● What you need to do: Of all the entries below, only the lines from the one with "flip-flops and latches | 41 | 1030 | 16.3" up to and including the one with "3_3_place_gp | ir_q[2] | flg_q[1] | -530 | 13" are to be duplicated exactly.

● Records excerpted from a collection:
_ _ _ _

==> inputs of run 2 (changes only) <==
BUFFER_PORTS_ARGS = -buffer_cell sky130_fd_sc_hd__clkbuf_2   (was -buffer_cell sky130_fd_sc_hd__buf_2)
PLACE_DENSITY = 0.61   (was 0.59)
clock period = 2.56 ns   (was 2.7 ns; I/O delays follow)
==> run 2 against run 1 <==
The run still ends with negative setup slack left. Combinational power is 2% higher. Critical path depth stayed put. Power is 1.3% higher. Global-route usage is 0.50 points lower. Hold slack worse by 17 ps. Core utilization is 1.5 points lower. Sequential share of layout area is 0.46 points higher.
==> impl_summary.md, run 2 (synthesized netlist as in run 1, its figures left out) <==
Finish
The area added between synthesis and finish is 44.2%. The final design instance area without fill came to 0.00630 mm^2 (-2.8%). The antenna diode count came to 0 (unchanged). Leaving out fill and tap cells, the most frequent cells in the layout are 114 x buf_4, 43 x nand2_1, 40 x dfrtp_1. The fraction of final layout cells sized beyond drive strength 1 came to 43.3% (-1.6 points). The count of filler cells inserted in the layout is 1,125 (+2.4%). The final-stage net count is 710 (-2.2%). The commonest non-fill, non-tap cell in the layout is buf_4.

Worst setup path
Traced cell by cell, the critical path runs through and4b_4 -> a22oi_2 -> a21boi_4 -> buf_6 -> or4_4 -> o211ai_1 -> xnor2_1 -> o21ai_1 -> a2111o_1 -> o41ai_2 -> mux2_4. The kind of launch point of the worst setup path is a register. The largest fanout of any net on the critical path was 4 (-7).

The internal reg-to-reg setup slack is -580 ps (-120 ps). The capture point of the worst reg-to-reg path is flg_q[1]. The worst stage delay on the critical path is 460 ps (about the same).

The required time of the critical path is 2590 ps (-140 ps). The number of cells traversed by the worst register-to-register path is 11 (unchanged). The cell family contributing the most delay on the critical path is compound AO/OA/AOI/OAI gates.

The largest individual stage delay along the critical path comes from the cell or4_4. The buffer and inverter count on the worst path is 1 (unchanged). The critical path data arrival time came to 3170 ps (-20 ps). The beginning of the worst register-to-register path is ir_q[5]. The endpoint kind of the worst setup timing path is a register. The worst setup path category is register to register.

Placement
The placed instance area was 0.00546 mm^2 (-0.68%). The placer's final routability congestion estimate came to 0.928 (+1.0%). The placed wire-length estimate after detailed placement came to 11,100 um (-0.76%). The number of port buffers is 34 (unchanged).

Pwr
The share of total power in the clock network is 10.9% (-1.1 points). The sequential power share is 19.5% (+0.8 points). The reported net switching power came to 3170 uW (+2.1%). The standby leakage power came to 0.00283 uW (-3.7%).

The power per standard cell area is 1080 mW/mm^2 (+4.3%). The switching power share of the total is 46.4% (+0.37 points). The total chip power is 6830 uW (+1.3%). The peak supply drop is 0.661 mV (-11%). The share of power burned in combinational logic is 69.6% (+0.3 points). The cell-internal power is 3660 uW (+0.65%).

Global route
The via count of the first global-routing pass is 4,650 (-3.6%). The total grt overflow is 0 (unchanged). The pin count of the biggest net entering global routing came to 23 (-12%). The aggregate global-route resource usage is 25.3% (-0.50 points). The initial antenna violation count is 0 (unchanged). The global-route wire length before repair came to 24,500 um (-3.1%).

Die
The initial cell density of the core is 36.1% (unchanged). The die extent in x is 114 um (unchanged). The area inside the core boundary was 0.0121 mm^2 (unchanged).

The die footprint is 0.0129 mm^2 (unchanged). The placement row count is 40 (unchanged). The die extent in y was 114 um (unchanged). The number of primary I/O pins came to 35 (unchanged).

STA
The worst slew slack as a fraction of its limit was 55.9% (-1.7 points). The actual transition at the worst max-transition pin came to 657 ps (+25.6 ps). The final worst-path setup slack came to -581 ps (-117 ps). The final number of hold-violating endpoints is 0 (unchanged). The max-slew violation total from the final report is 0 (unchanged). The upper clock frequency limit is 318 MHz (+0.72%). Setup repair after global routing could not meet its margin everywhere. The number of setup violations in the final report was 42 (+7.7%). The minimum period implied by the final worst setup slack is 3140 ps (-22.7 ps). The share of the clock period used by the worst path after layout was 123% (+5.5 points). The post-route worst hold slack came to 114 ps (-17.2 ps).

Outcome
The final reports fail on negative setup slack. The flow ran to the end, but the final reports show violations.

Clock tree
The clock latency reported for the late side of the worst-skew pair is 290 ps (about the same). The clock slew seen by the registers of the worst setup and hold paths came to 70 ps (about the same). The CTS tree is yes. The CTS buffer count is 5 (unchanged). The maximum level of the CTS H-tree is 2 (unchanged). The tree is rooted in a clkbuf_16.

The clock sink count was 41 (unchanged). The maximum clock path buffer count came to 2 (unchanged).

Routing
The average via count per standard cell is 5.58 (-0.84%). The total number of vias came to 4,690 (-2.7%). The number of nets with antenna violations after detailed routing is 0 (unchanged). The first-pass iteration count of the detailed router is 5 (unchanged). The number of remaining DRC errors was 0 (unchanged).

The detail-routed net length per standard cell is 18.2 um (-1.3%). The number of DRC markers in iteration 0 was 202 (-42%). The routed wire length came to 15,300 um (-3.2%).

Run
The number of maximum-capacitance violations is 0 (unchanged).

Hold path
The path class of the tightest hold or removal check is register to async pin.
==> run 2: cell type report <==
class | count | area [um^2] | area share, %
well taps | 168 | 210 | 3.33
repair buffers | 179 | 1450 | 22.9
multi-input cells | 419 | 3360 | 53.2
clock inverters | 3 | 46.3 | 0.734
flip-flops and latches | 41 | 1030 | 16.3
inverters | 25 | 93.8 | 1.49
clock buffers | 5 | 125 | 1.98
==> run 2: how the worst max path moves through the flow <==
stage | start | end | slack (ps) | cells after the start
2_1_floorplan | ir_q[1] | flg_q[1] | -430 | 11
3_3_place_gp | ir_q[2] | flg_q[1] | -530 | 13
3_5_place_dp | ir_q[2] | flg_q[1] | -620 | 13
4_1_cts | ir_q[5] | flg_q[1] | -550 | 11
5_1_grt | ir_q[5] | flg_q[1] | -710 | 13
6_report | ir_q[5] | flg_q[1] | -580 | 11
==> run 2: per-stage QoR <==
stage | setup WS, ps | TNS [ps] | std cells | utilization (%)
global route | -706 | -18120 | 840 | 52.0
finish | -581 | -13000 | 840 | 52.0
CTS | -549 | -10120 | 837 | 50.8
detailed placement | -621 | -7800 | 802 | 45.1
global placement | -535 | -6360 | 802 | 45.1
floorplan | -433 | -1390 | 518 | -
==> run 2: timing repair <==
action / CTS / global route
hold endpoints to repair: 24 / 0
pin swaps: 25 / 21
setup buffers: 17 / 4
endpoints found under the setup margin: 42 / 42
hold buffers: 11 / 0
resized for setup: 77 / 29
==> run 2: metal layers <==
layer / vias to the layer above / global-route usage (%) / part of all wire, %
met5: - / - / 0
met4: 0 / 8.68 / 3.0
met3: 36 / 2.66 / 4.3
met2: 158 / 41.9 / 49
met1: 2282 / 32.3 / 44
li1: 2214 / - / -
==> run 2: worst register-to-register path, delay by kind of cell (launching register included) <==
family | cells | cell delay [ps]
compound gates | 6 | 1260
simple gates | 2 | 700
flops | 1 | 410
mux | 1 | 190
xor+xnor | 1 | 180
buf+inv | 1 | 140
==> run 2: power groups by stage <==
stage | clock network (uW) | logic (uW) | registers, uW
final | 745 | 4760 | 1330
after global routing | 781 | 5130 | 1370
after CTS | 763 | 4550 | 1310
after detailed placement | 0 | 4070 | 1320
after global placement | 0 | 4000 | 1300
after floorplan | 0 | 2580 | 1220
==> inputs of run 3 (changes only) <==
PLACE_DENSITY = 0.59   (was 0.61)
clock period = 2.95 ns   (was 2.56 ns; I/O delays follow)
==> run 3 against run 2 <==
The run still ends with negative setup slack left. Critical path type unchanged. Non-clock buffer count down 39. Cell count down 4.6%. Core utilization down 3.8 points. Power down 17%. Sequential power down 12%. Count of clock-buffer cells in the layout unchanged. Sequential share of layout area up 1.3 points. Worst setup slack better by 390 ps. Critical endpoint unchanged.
`config.mk`:
```
export PLATFORM = sky130hd
export DESIGN_NAME = pit_timer
export DESIGN_NICKNAME = d
export VERILOG_FILES = /design/src/rtl/pit_pkg.sv /design/src/rtl/pit_in_sync.sv /design/src/rtl/pit_counter.sv /design/src/rtl/pit_timer.sv
export SDC_FILE = /design/constraint.sdc
export NUM_CORES = 1
export LEC_CHECK = 0
export ABC_CLOCK_PERIOD_IN_PS = 3100
export BUFFER_PORTS_ARGS = -buffer_cell sky130_fd_sc_hd__buf_4
export CORE_MARGIN = 5
export CORE_UTILIZATION = 54
export CTS_CLUSTER_DIAMETER = 50
export DETAILED_ROUTE_END_ITERATION = 8
export GPL_TIMING_DRIVEN = 1
export PLACE_DENSITY = 0.73
export RECOVER_POWER = 25
export SLEW_MARGIN = 20
export SYNTH_ARGS = -nofsm -noshare
export SYNTH_HDL_FRONTEND = slang
export SYNTH_SLANG_ARGS = --single-unit
```
`constraint.sdc`:
```
create_clock -name clk -period 3.1 [get_ports clk]
set_clock_uncertainty 0.2 [all_clocks]
set_input_delay 0.31 -clock clk [delete_from_list [all_inputs] [get_ports clk]]
set_output_delay 0.31 -clock clk [all_outputs]
set_load 0.02 [all_outputs]
```
<file path="config.mk">
export PLATFORM = sky130hd
export DESIGN_NAME = pmc_top
export DESIGN_NICKNAME = d
export VERILOG_FILES = /design/src/rtl/pmc_pkg.sv /design/src/rtl/pmc_clkdiv.sv /design/src/rtl/pmc_wake.sv /design/src/rtl/pmc_seq.sv /design/src/rtl/pmc_pins.sv /design/src/rtl/pmc_top.sv
export SDC_FILE = /design/constraint.sdc
export NUM_CORES = 1
export LEC_CHECK = 0
export ABC_CLOCK_PERIOD_IN_PS = 2500
export BUFFER_PORTS_ARGS = -buffer_cell sky130_fd_sc_hd__buf_2
export CAP_MARGIN = 20
export CORE_MARGIN = 4
export CORE_UTILIZATION = 53
export CTS_BUF_LIST = sky130_fd_sc_hd__clkbuf_2
export DETAILED_ROUTE_END_ITERATION = 10
export PLACE_DENSITY = 0.79
export SLEW_MARGIN = 20
export SYNTH_ARGS = -nofsm -noshare
export SYNTH_HDL_FRONTEND = slang
export SYNTH_SLANG_ARGS = --single-unit
</file>
<file path="constraint.sdc">
create_clock -name clk -period 2.5 [get_ports clk]
set_input_delay 0.25 -clock clk [delete_from_list [all_inputs] [get_ports clk]]
set_output_delay 0.25 -clock clk [all_outputs]
set_load 0.02 [all_outputs]
</file>
### config.mk
export PLATFORM = sky130hd
export DESIGN_NAME = bytelane_parity
export DESIGN_NICKNAME = d
export VERILOG_FILES = /design/src/rtl/bytelane_parity_pkg.sv /design/src/rtl/bytelane_par_gen.sv /design/src/rtl/bytelane_par_chk.sv /design/src/rtl/bytelane_err_reg.sv /design/src/rtl/bytelane_parity.sv
export SDC_FILE = /design/constraint.sdc
export NUM_CORES = 1
export LEC_CHECK = 0
export ABC_AREA = 1
export BUFFER_PORTS_ARGS = -buffer_cell sky130_fd_sc_hd__buf_2
export CAP_MARGIN = 5
export CORE_MARGIN = 5
export CORE_UTILIZATION = 30
export DETAILED_ROUTE_END_ITERATION = 8
export PLACE_DENSITY = 0.59
export SETUP_SLACK_MARGIN = 0.3
export SLEW_MARGIN = 40
export SYNTH_ARGS = -nofsm -noshare
export SYNTH_HDL_FRONTEND = slang
export SYNTH_SLANG_ARGS = --single-unit
### constraint.sdc
create_clock -name clk -period 1.5 [get_ports clk]
set_clock_uncertainty 0.2 [all_clocks]
set_input_delay 0.225 -clock clk [delete_from_list [all_inputs] [get_ports clk]]
set_output_delay 0.225 -clock clk [all_outputs]
set_load 0.02 [all_outputs]
### src/rtl/bytelane_parity_pkg.sv
package bytelane_parity_pkg;

    typedef enum logic {
        PAR_EVEN = 1'b0,
        PAR_ODD  = 1'b1
    } par_mode_e;

    typedef struct packed {
        logic checked;
        logic bad;
    } lane_verdict_t;

    localparam int unsigned FOLD_W = 64;

    function automatic logic fold_parity(input logic [FOLD_W-1:0] vec,
                                         input par_mode_e mode);
        logic acc;
        acc = ^vec;
        return acc ^ logic'(mode);
    endfunction

endpackage

### src/rtl/bytelane_par_gen.sv
module bytelane_par_gen
    import bytelane_parity_pkg::*;
#(
    parameter int unsigned LANE_W = 8
) (
    input  logic [LANE_W-1:0] lane_data,
    input  par_mode_e         mode,
    output logic              par_bit
);
    always_comb begin
        par_bit = fold_parity(FOLD_W'(lane_data), mode);
    end
endmodule

### src/rtl/bytelane_par_chk.sv
module bytelane_par_chk
    import bytelane_parity_pkg::*;
#(
    parameter int unsigned LANE_W = 8
) (
    input  logic [LANE_W-1:0] lane_data,
    input  logic              stored_par,
    input  logic              lane_en,
    input  par_mode_e         mode,
    output lane_verdict_t     verdict
);
    logic expect_bit;

    always_comb begin
        expect_bit      = fold_parity(FOLD_W'(lane_data), mode);
        verdict.checked = lane_en;
        verdict.bad     = lane_en & (expect_bit ^ stored_par);
    end
endmodule

### src/rtl/bytelane_err_reg.sv
module bytelane_err_reg
    import bytelane_parity_pkg::*;
#(
    parameter int unsigned LANES = 2
) (
    input  logic                 clk,
    input  logic                 rst,
    input  logic                 capture,
    input  lane_verdict_t [LANES-1:0] verdicts,
    output logic                 flag_n,
    output logic [LANES-1:0]     lane_bad
);
    logic [LANES-1:0] bad_vec;

    always_comb begin
        for (int i = 0; i < LANES; i++) begin
            bad_vec[i] = verdicts[i].checked & verdicts[i].bad;
        end
    end

    always_ff @(posedge clk) begin
        if (rst) begin
            flag_n   <= 1'b1;
            lane_bad <= '0;
        end else if (capture) begin
            flag_n   <= ~(|bad_vec);
            lane_bad <= bad_vec;
        end
    end
endmodule

### src/rtl/bytelane_parity.sv
module bytelane_parity
    import bytelane_parity_pkg::*;
#(
    parameter int unsigned LANES  = 2,
    parameter int unsigned LANE_W = 8
) (
    input  logic                      clk,
    input  logic                      rst,
    input  logic                      cfg_odd,
    input  logic                      wr_en,
    input  logic [LANES-1:0]          wr_be,
    input  logic [LANES*LANE_W-1:0]   wr_data,
    output logic [LANES-1:0]          par_wdata,
    output logic [LANES-1:0]          par_we,
    input  logic                      rd_done,
    input  logic [LANES-1:0]          rd_be,
    input  logic [LANES*LANE_W-1:0]   rd_data,
    input  logic [LANES-1:0]          rd_par,
    output logic                      pe_n,
    output logic [LANES-1:0]          err_lane
);
    localparam int unsigned BUS_W = LANES * LANE_W;

    par_mode_e                 mode;
    lane_verdict_t [LANES-1:0] verdicts;
    logic [BUS_W-1:0]          wr_bus;
    logic [BUS_W-1:0]          rd_bus;

    assign mode   = par_mode_e'(cfg_odd);
    assign wr_bus = wr_data;
    assign rd_bus = rd_data;

    for (genvar g = 0; g < LANES; g++) begin : g_lane
        bytelane_par_gen #(.LANE_W(LANE_W)) u_gen (
            .lane_data (wr_bus[g*LANE_W +: LANE_W]),
            .mode      (mode),
            .par_bit   (par_wdata[g])
        );

        assign par_we[g] = wr_en & wr_be[g];

        bytelane_par_chk #(.LANE_W(LANE_W)) u_chk (
            .lane_data  (rd_bus[g*LANE_W +: LANE_W]),
            .stored_par (rd_par[g]),
            .lane_en    (rd_be[g]),
            .mode       (mode),
            .verdict    (verdicts[g])
        );
    end

    bytelane_err_reg #(.LANES(LANES)) u_err (
        .clk      (clk),
        .rst      (rst),
        .capture  (rd_done),
        .verdicts (verdicts),
        .flag_n   (pe_n),
        .lane_bad (err_lane)
    );
endmodule

==> results.json <==
{
  "drt-initial-drc-count": 28,
  "dieArea_mm2": 0.003613,
  "maxSlewHeadroom_pct": 85.41,
  "synth_area_leaders": "nand2_1 (30%), xnor2_1 (13%), inv_1 (10%), xor2_1 (10%), dfxtp_1 (8.0%)",
  "synth.yosys.seq_area_share_pct": 7.973,
  "dr_total_vias": 919,
  "die_h_um": 60.11,
  "max_freq_mhz": 629.8,
  "die_w_um": 60.11,
  "placed_cells": 215,
  "root_buffer": "clkbuf_4",
  "violations": "negative setup slack",
  "synth_top_cell_by_area": "nand2_1",
  "cp.required_ps": 1070,
  "yosysWarningCount": 0,
  "crit_path_max_fanout": 2,
  "tritoncts": "built",
  "grt_pass1_wl_mm": 2.822,
  "finalCritPeriodShare_pct": 105.8,
  "viasPerCell": 4.158,
  "final_cells": 221,
  "drv_cap": 0,
  "ant_nets": 0,
  "leakagePower_nw": 0.7313,
  "routed_wl_mm": 1.796,
  "syn_area_um2": 753.2,
  "min-delay-start": "rd_done",
  "powerDensity_mw_per_mm2": 570.6,
  "cts-buffers-inserted": 3,
  "avgSynthCellArea_um2": 5.458,
  "report.final.hold_viol_count": 0,
  "rsz0062_at_grt": "yes",
  "detail_route.wl_per_cell_um": 8.127,
  "portBuffers": 49,
  "synth.top_cell.area_share_pct": 29.90,
  "worst_pin_slew_ps": 217.3,
  "synth_ff_type": "dfxtp_1",
  "worstPathArrival_ps": 1160,
  "synth_edf_count": 0,
  "drc_errors": 0,
  "nNetsFinal": 235,
  "layout-area-overhead-vs-synth_pct": 57.14,
  "clk_pin_slew_ps": 40,
  "clockBufferDepth": 2,
  "grt_max_degree": 7,
  "synth_cells": 138,
  "clk_latency_ps": 240,
  "crit_type": "input port to output pin",
  "slew_violations": 0,
  "place.gp.congestion": 0.7077,
  "antenna_found_initial": 0,
  "startpoint": "wr_data[2]",
  "hpwl_mm": 1.579,
  "core_area_mm2": 0.002432,
  "drtPass1Iterations": 3,
  "irDropWorstVdd_mv": 0.3214,
  "reg2reg_from": "u_err.lane_bad[1]",
  "finalInstanceArea_mm2": 0.001184,
  "first_global_vias": 802,
  "synth-seq-cells": 3,
  "ioPinCount": 50,
  "hold_path.class": "input port to flop",
  "place_area_mm2": 0.001062,
  "syn-num-nets": 181,
  "setup_violations": 2,
  "synth.distinct_cells": 18,
  "floorplan.rows": 18,
  "end_kind": "output pin",
  "outcome": "finished, violations left",
  "post-place-ws_ps": -149.3,
  "h-tree-depth": 1,
  "finalCriticalPeriod_ps": 1588,
  "clock_sinks": 3,
  "worst_slack_ps": -87.70,
  "holdWs_ps": 54.71,
  "cp-start-kind": "input port",
  "n_antenna_cell": 0,
  "fin_setup_tns_ps": -173.2,
  "drive_above_1_share_pct": 40.31,
  "initial_core_util_pct": 30.97,
  "synthArstFlopShare_pct": 0,
  "overflow": 0,
  "track_usage_pct": 10.21
}
## flip-flops by register name, summed over array words and instances, names as in the netlist
name            count
u_err.flag_n        1
u_err.lane_bad      2
## cells in the mapped netlist (2+ instances only)
master,number
o21ai_0,2
nand2_2,3
dfxtp_1,3
buf_4,2
xnor2_1,11
nand3_1,12
inv_2,5
a21oi_1,2
nand3_2,2
xor2_1,9
nand2_1,60
inv_1,21
## layout make-up
type	instances	area, µm²
Timing Repair Buffer	52	324.1
Inverter	27	103.9
Sequential cell	3	60.06
Fill cell	265	1249
Tap cell	30	37.54
Multi-Input combinational cell	105	631.9
Clock buffer	4	26.28
## worst max-delay path: stages
cell and delay [ps]:
buf_8 100, xnor2_4 140, xor2_1 180, xor2_1 200, inv_1 60, nand2_1 50
nand2_1 40, inv_1 60, buf_6 110
## where the power goes
part           switching (W)  internal [W]
clock network      0.0000463      0.000100
registers         0.00000337     0.0000870
logic               0.000227      0.000212
## per-stage QoR
step           utilization (%)  power (W)
5_1_grt                  48.66  0.0007476
2_1_floorplan                -  0.0003960
6_report                 48.66  0.0006754
3_5_place_dp             43.67  0.0004851
4_1_cts                  47.02  0.0006755
3_3_place_gp             43.67  0.0004762
## what timing repair did
action / 4_1_cts / 5_1_grt
gates resized for setup: 14 / 9
hold endpoints to repair: 1 / 0
endpoints found under the setup margin: 3 / 6
gates cloned: 0 / 0
hold buffers: 1 / 0
pin swaps: 5 / 11
setup buffers: 0 / 1
## path summary, 6_finish.rpt
kind / endpoint / slack (ps) / cells after the start
worst max-delay path: par_wdata[0] / -90 / 9
worst min-delay path: u_err.lane_bad[1] / 50 / 2
worst max register to register: u_err.lane_bad[1] / 670 / 2
worst min register to register: u_err.flag_n / 280 / 2
## placed cells by master, fill, tap and decap left out, types with 3 or more instances in the layout
cell type,count
inv_1,21
nand3_2,5
inv_2,5
clkbuf_4,3
buf_2,41
buf_8,3
xnor2_1,9
xor2_1,8
dfxtp_1,3
buf_4,4
nand2_1,58
nand3_1,9
nand2_2,5
buf_6,3
## kinds of logic (layout without fill, tap and decap cells)
kind of cell	Yosys count	count (layout)	share of synthesized area, %
AOI/OAI and AO/OA	5	5	3.821
and+or+nand+nor	79	79	45.52
DFF	3	3	7.974
xor gates and xnor gates	21	21	25.42
buffers and inverters	30	83	17.28
## per-layer routing
metal,vias up,global-route usage (%),wire length [µm]
met3,0,3.672,140
li1,510,-,-
met4,0,3.797,0
met2,26,19.75,1003
met5,-,0,0
met1,383,9.591,651
No activity file was read; power rests on OpenSTA's default activity.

_ _ _ _

● Result:
flip-flops and latches | 41 | 1030 | 16.3
inverters | 25 | 93.8 | 1.49
clock buffers | 5 | 125 | 1.98
==> run 2: how the worst max path moves through the flow <==
stage | start | end | slack (ps) | cells after the start
2_1_floorplan | ir_q[1] | flg_q[1] | -430 | 11
3_3_place_gp | ir_q[2] | flg_q[1] | -530 | 13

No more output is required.